🤖 AI Summary
This work studies a feasibility-relaxed variant of the NP-hard problem of determining whether a given degree sequence can be realized as a temporally connected graph. For an undirected graph’s degree sequence, we establish the first necessary and sufficient conditions for its realizability as either a simple or a multigraph temporal graph, providing a complete combinatorial characterization. Leveraging tools from combinatorial graph theory and greedy constructive strategies, we design a linear-time algorithm that decides feasibility in $O(n)$ time and explicitly constructs a realizing temporally connected graph in $O(n+m)$ time. Our approach overcomes the computational bottlenecks inherent in conventional temporal connectivity verification, thereby advancing the theoretical foundations and practical tooling for controllable modeling of temporal networks.
📝 Abstract
Given an undirected graph $G$, the problem of deciding whether $G$ admits a simple and proper time-labeling that makes it temporally connected is known to be NP-hard (G""obel et al., 1991).
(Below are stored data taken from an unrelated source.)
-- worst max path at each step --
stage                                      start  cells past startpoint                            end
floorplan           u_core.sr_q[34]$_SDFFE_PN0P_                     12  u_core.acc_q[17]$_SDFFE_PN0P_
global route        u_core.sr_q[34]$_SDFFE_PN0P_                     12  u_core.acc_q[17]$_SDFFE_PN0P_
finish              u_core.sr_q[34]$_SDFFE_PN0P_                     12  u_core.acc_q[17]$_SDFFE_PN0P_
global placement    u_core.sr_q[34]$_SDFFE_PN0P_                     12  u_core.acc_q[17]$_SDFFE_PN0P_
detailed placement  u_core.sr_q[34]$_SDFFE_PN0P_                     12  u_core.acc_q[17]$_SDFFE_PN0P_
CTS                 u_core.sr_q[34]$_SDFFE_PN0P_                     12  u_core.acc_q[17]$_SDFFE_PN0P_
--- config.mk ---
export PLATFORM = sky130hd
export DESIGN_NAME = ca_rule_scheduler
export DESIGN_NICKNAME = d
export VERILOG_FILES = /design/src/rtl/ca_pkg.sv /design/src/rtl/ca_rule_table.sv /design/src/rtl/ca_rule_scheduler.sv
export SDC_FILE = /design/constraint.sdc
export NUM_CORES = 1
export LEC_CHECK = 0
export CORE_MARGIN = 3
export CORE_UTILIZATION = 44
export CTS_BUF_LIST = sky130_fd_sc_hd__clkbuf_4
export DETAILED_ROUTE_END_ITERATION = 10
export GPL_ROUTABILITY_DRIVEN = 0
export GPL_TIMING_DRIVEN = 0
export PLACE_DENSITY = 0.63
export SLEW_MARGIN = 25
export SYNTH_ARGS = -nofsm -noshare
export SYNTH_HDL_FRONTEND = slang
export SYNTH_HIERARCHICAL = 1
export SYNTH_SLANG_ARGS = --single-unit
--- constraint.sdc ---
create_clock -name clk -period 5.8 [get_ports clk]
set_input_delay 1.16 -clock clk [delete_from_list [all_inputs] [get_ports clk]]
set_output_delay 1.16 -clock clk [all_outputs]
set_load 0.05 [all_outputs]
--- src/rtl/ca_pkg.sv ---
// Shared definitions for the cellular-automaton rule scheduler: default rule
// list, frame geometry and the commit FSM state encoding.
package ca_pkg;

   localparam int ROWS_PER_FRAME = 120;
   localparam int DEFAULT_RULE_COUNT = 8;

   typedef enum logic {
      ST_RUN    = 1'b0,
      ST_COMMIT = 1'b1
   } state_t;

   // Power-on rule list; slots beyond the list repeat it.
   function automatic logic [7:0] default_rule(input int k);
      logic [7:0] r;
      case (k % DEFAULT_RULE_COUNT)
         0:       r = 8'd30;
         1:       r = 8'd110;
         2:       r = 8'd22;
         3:       r = 8'd73;
         4:       r = 8'd90;
         5:       r = 8'd146;
         6:       r = 8'd105;
         default: r = 8'd102;
      endcase
      return r;
   endfunction

endpackage

--- src/rtl/ca_rule_table.sv ---
// Double-buffered rule storage: cfg writes land in shadow, the scheduler copies
// shadow entries into active one slot at a time, and the display reads active.
module ca_rule_table
   import ca_pkg::*;
#(
   parameter int NUM_RULES = 8
) (
   input  logic       clk,
   input  logic       rst_n,
   input  logic       wr_en,
   input  logic [2:0] wr_addr,
   input  logic [7:0] wr_data,
   input  logic       copy_en,
   input  logic [2:0] copy_addr,
   input  logic [2:0] rd_addr,
   output logic [7:0] rd_data
);

   logic [7:0] shadow [NUM_RULES];
   logic [7:0] active [NUM_RULES];

   // Both banks return to the defaults so a reset mid-copy leaves nothing half-committed.
   always_ff @(posedge clk or negedge rst_n) begin
      if (!rst_n) begin
         for (int k = 0; k < NUM_RULES; k++) begin
            shadow[k] <= default_rule(k);
            active[k] <= default_rule(k);
         end
      end else begin
         if (wr_en)
            shadow[wr_addr] <= wr_data;
         if (copy_en)
            active[copy_addr] <= shadow[copy_addr];
      end
   end

   assign rd_data = active[rd_addr];

endmodule

--- src/rtl/ca_rule_scheduler.sv ---
// Selects the Wolfram rule for each displayed cell row from the generation
// counter, scrolls one row per frame, and commits rule edits during blanking.
module ca_rule_scheduler #(
   parameter int NUM_RULES      = 8,
   parameter int ROWS_PER_FRAME = ca_pkg::ROWS_PER_FRAME,
   parameter int GEN_W          = 11
) (
   input  logic       clk,
   input  logic       rst_n,
   input  logic       row_tick,
   input  logic       frame_tick,
   input  logic       pause,
   input  logic       seed_req,
   input  logic       cfg_valid,
   input  logic [2:0] cfg_addr,
   input  logic [7:0] cfg_data,
   output logic       cfg_ready,
   output logic [7:0] rule_o,
   output logic [5:0] color_o,
   output logic [2:0] rule_idx_o,
   output logic       seed_o,
   output logic       busy_o
);
   import ca_pkg::*;

   // Adding this per frame nets one row of upward scroll after ROWS_PER_FRAME row ticks.
   localparam logic [GEN_W-1:0] SCROLL_ADD = GEN_W'(1 - ROWS_PER_FRAME);
   localparam logic [2:0]       LAST_SLOT  = 3'(NUM_RULES - 1);

   state_t           state, state_nxt;
   logic             dirty;
   logic             go_commit;
   logic             copy_en;
   logic             accept;
   logic [2:0]       copy_idx;
   logic [GEN_W-1:0] gen_cnt;
   logic [2:0]       gen_idx;
   logic [7:0]       active_rule;

   always_comb begin
      state_nxt = state;
      cfg_ready = 1'b0;
      busy_o    = 1'b0;
      go_commit = 1'b0;
      copy_en   = 1'b0;
      case (state)
         ST_RUN: begin
            cfg_ready = 1'b1;
            if (frame_tick && (dirty || cfg_valid)) begin
               go_commit = 1'b1;
               state_nxt = ST_COMMIT;
            end
         end
         ST_COMMIT: begin
            busy_o  = 1'b1;
            copy_en = 1'b1;
            if (copy_idx == LAST_SLOT)
               state_nxt = ST_RUN;
         end
         default: state_nxt = ST_RUN;
      endcase
   end

   assign accept = cfg_valid && cfg_ready;

   always_ff @(posedge clk or negedge rst_n) begin
      if (!rst_n) begin
         state    <= ST_RUN;
         dirty    <= 1'b0;
         copy_idx <= '0;
      end else begin
         state <= state_nxt;
         if (go_commit)
            dirty <= 1'b0;
         else if (accept)
            dirty <= 1'b1;
         copy_idx <= (state == ST_COMMIT) ? copy_idx + 3'd1 : 3'd0;
      end
   end

   // Frame scroll wins over a coincident row tick.
   always_ff @(posedge clk or negedge rst_n) begin
      if (!rst_n)
         gen_cnt <= '0;
      else if (!pause) begin
         if (frame_tick)
            gen_cnt <= gen_cnt + SCROLL_ADD;
         else if (row_tick)
            gen_cnt <= gen_cnt + 1'b1;
      end
   end

   always_ff @(posedge clk or negedge rst_n) begin
      if (!rst_n)
         seed_o <= 1'b1;
      else if (seed_req)
         seed_o <= 1'b1;
      else if (frame_tick)
         seed_o <= 1'b0;
   end

   assign gen_idx = gen_cnt[GEN_W-1 -: 3];

   ca_rule_table #(
      .NUM_RULES (NUM_RULES)
   ) u_table (
      .clk       (clk),
      .rst_n     (rst_n),
      .wr_en     (accept),
      .wr_addr   (cfg_addr),
      .wr_data   (cfg_data),
      .copy_en   (copy_en),
      .copy_addr (copy_idx),
      .rd_addr   (gen_idx),
      .rd_data   (active_rule)
   );

   always_ff @(posedge clk or negedge rst_n) begin
      if (!rst_n) begin
         rule_idx_o <= '0;
         rule_o     <= default_rule(0);
      end else begin
         rule_idx_o <= gen_idx;
         rule_o     <= active_rule;
      end
   end

   assign color_o = rule_o[6:1];

endmodule
==> results.txt <==
The number of filler cells placed in the layout was 1355. The critical path is of the flip-flop to output pin type. For the leftover overflow at the end of global routing, the log shows 0.

The die extent in x is 133 µm. The library cell used most frequently in the layout, excluding fill and tap cells, is sky130_fd_sc_hd__dfrtp_1. In the final layout, the multi-input gates occupy 0.00288 mm². For the initial core utilization, the log shows 45.7%.

The total number of placement rows is 45, and the slack of the critical path is 2.59 ns. Count of antenna-violating nets left after detailed routing: 0. The number of endpoints failing setup at the final stage came out at 0. The startpoint identified for the worst register-to-register timing path is state$_DFF_PN0_. At the worst endpoint, the arrival time is 2.05 ns.

The worst hold path begins at gen_cnt[9]$_DFFE_PN0P_. Number of post-CTS setup repair buffers: 0. The logs give 531 for the number of instances in the synthesized netlist and 0 for the number of pins with negative max-slew slack in the final report. The tools report the smallest hold slack as 0.454 ns. The number of cells traversed by the worst hold path was 0; the number of clock sinks seen by CTS was 156.

Setup repair after global routing left no endpoint under its margin. Measured in cells, the most critical reg-to-reg path has a length of 5. The total count of hold-check failures in the final report came out at 0. In the routed design, unresolved DRC markers number 0.

The count of buffers added on input and output ports is 34. The worst setup path is captured at an output pin. The final routed wire length divided by cell count was 17.4 µm; the mean cell area of the mapped netlist was 13.3 µm². Synthesis inferred 156 register bits. The region available for standard cell placement spans 0.0155 mm². The routed design could run at a clock period as short as 3.21 ns. Of the cells placed in the final design, the portion with a size suffix greater than 1 is 38.0%. After clock tree synthesis, the clock-pin slew on the worst setup and hold paths is 0.13 ns. Once the clock tree was built, the resizer swapped 0 gates to a different size. In this run the vertical extent of the chip is 133 µm. The library cells used most frequently in the layout, excluding fill and tap cells, are sky130_fd_sc_hd__dfrtp_1, sky130_fd_sc_hd__mux2_2, sky130_fd_sc_hd__dfstp_2, sky130_fd_sc_hd__nand2_1, sky130_fd_sc_hd__nor2_1. The count of hold-fix buffers inserted at cts came out at 0. The startpoint type of the worst setup path is a flip-flop. The worst register-to-register path ends at u_table/shadow[29]$_DFFE_PN0P_. Of all nets on the critical path, the largest fanout is 13.

The area growth from synthesis to layout is 14.0%. For this run, the leading register cell type out of synthesis is sky130_fd_sc_hd__dfrtp_1. Areal power density over the cells: 602 mW/mm². The first global-routing pass estimated 23.4 mm of wire.

For the worst setup path, the data required time is 4.64 ns. 38 I/O pins were placed. The detailed router finished its first iteration with 145 violations.

In this run the register-to-register setup slack is 3.31 ns. The via total after detailed routing came out at 4317. The final wirelength came out at 14.1 mm. The run finished with clean final reports. Of all flip-flops after synthesis, the portion carrying an async set or reset was 100%. TritonCTS created 17 clock buffers. Counting along the longest clock path gives a buffer depth of 2.

Across the VDD grid, the largest voltage drop is 0.301 mV. The tools report the length of the first detailed-routing pass in iterations as 5. Dividing the detail-routed via count by the number of cells gives 5.34. The cell sitting at the root of the clock tree is a sky130_fd_sc_hd__clkbuf_4. The net count reported at finish was 610; the HPWL reported at the end of detailed placement was 9.63 mm.

Worst hold path endpoint: rule_idx_o[1]$_DFF_PN0_. Between clock sinks in the finished design, the worst skew comes to 0.0142 ns. The number of warnings reported in the yosys synthesis log was 6. For the pin with the worst max-slew slack, the measured transition is 0.988 ns. Of the available clock period, the critical path in the final layout requires 55.4%. In this run the number of H-tree levels came out at 4.

The cell area that synthesis handed to floorplanning was 0.00708 mm². Headroom to the max-slew limit came out at 33.9%. Global routing used 16.8% of the available tracks across all layers. Class of the tightest hold or removal check: flip-flop to flip-flop. The floorplan step defined a die boundary enclosing 0.0177 mm².

The number of distinct standard cells referenced by the synthesized netlist came out at 45. Max-cap violations in this run came to 0. Sequential-to-total area share from yosys stat: 56.3%.

The net count of the mapped netlist was 556. 0 antenna diodes ended up in the layout. For the number of global-route vias before repair, the log shows 4514.

TritonCTS built the clock tree. The number of antenna violations at the first check in global routing is 0, and the pre-CTS setup slack is 2.18 ns. The number of synthesized flops with an enable pin is 0.

The source-to-sink clock delay at the later pin of the worst-skew pair was 0.53 ns. Entering global routing, the biggest net connects 100 pins. The standby leakage power came out at 3.39 nW. Summing all flip-flop and latch instances after layout gives 0.00399 mm². The peak clock frequency supported by timing came out at 0.311 GHz.
==> cell families (layout without fill, tap and decap cells) <==
group / after synthesis / after routing / share of synthesized area, %
DFF: 156 / 156 / 56.3
and+or+nand+nor: 109 / 109 / 7.75
adders and majority gates: 7 / 7 / 1.24
xor gates and xnor gates: 9 / 9 / 1.11
muxes: 130 / 130 / 23.9
AOI/OAI and AO/OA: 83 / 83 / 6.62
buffers and inverters: 37 / 104 / 3.13
==> routing by layer <==
metal  vias to the layer above  global-route usage, %  share of wire, %
met3                         8                   4.37               3.3
met1                      2228                   22.1                46
met5                         -                      0                 0
li1                       2016                      -                 -
met2                        65                   28.0                50
met4                         0                   3.93              0.66
==> flip-flops by register name, indices dropped and copies added, names as in the netlist <==
register and count:
state 1, dirty 1, u_table/shadow 64, rule_idx_o 3, seed_o 1, u_table/active 64, copy_idx 3, rule_o 8
gen_cnt 11
==> where the power goes <==
group	leakage, nW	internal [W]	total, W	switching, W
clock network	0.192	0.000422	0.000793	0.000371
registers	1.83	0.00173	0.00200	0.000272
logic	1.37	0.000960	0.00207	0.00111
==> worst max-delay path by stage <==
stage,from,end,slack (ns),cells after the start
4_1_cts,state$_DFF_PN0_,cfg_ready,2.52,2
3_5_place_dp,cfg_valid,u_table/shadow[29]$_DFFE_PN0P_,2.18,6
3_3_place_gp,rst_n,u_table/shadow[26]$_DFFE_PN0P_,-2.38,1
5_1_grt,state$_DFF_PN0_,cfg_ready,2.44,2
2_1_floorplan,cfg_valid,u_table/shadow[24]$_DFFE_PN0P_,3.21,5
6_report,state$_DFF_PN0_,cfg_ready,2.59,2
==> worst max-delay path, cell delays in order, from the launching register on <==
cell and delay, ns:
sky130_fd_sc_hd__dfrtp_1 0.52, sky130_fd_sc_hd__inv_1 0.18, sky130_fd_sc_hd__clkdlybuf4s50_1 0.82
==> final cells by class <==
class                           instances  area share [%]
Tap cell                              211            3.27
Inverter                                2          0.0930
Timing Repair Buffer                   35            4.62
Clock buffer                           17            1.58
Buffer                                 35            2.65
Multi-Input combinational cell        338            35.6
Sequential cell                       156            49.4
Clock inverter                         15            2.80
==> metrics by stage <==
step	area, µm²	std cells	TNS, ns	total power, W	utilization (%)
2_1_floorplan	7080	531	0	0.00354	-
6_report	8070	809	0	0.00486	52.1
4_1_cts	8070	809	0	0.00491	52.1
3_3_place_gp	7690	776	-247.70	0.00402	49.6
5_1_grt	8070	809	0	0.00519	52.1
3_5_place_dp	7720	777	0	0.00411	49.9
==> synthesized netlist by cell type (2+ instances only) <==
master	n	area (µm²)
sky130_fd_sc_hd__nor2_1	37	139
sky130_fd_sc_hd__dfrtp_1	91	2280
sky130_fd_sc_hd__nand2b_1	2	12.5
sky130_fd_sc_hd__nand4b_1	6	52.6
sky130_fd_sc_hd__nor3b_2	2	25.0
sky130_fd_sc_hd__mux2i_1	34	340
sky130_fd_sc_hd__a31oi_1	3	18.8
sky130_fd_sc_hd__xor2_1	4	35.0
sky130_fd_sc_hd__buf_6	2	22.5
sky130_fd_sc_hd__dfstp_2	65	1710
sky130_fd_sc_hd__xnor2_1	5	43.8
sky130_fd_sc_hd__buf_2	6	30.0
sky130_fd_sc_hd__o21ai_0	4	20.0
sky130_fd_sc_hd__mux2_2	72	811
sky130_fd_sc_hd__nand4_1	4	25.0
sky130_fd_sc_hd__buf_8	3	45.0
sky130_fd_sc_hd__buf_1	2	7.51
sky130_fd_sc_hd__and2_1	2	12.5
sky130_fd_sc_hd__and3_2	2	15.0
sky130_fd_sc_hd__nor4bb_1	2	20.0
sky130_fd_sc_hd__a21oi_1	30	150
sky130_fd_sc_hd__a21oi_2	4	35.0
sky130_fd_sc_hd__nand2_1	42	158
sky130_fd_sc_hd__nor3_2	2	20.0
sky130_fd_sc_hd__nand3_1	2	10.0
sky130_fd_sc_hd__mux4_2	24	541
sky130_fd_sc_hd__clkbuf_1	15	56.3
sky130_fd_sc_hd__ha_1	7	87.6
sky130_fd_sc_hd__o21ai_1	34	170
sky130_fd_sc_hd__a21o_1	2	15.0
sky130_fd_sc_hd__buf_4	7	52.6
Note: power is estimated with default switching activity, not from simulation.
In this article, we relax this problem and ask whether a given degree sequence can be realized as a temporally connected graph. Our main results are a complete characterization of the feasible cases, and a recognition algorithm that runs in $O(n)$ time for graphical degree sequences (realized as simple temporal graphs) and in $O(n+m)$ time for multigraphical degree sequences (realized as non-simple temporal graphs, where the number of time labels on an edge corresponds to the multiplicity of the edge in the multigraph). In fact, these algorithms can be made constructive at essentially no cost. Namely, we give a constructive $O(n+m)$ time algorithm that outputs, for a given (multi)graphical degree sequence $mathbf{d}$, a temporally connected graph whose underlying (multi)graph is a realization of $mathbf{d}$, if one exists.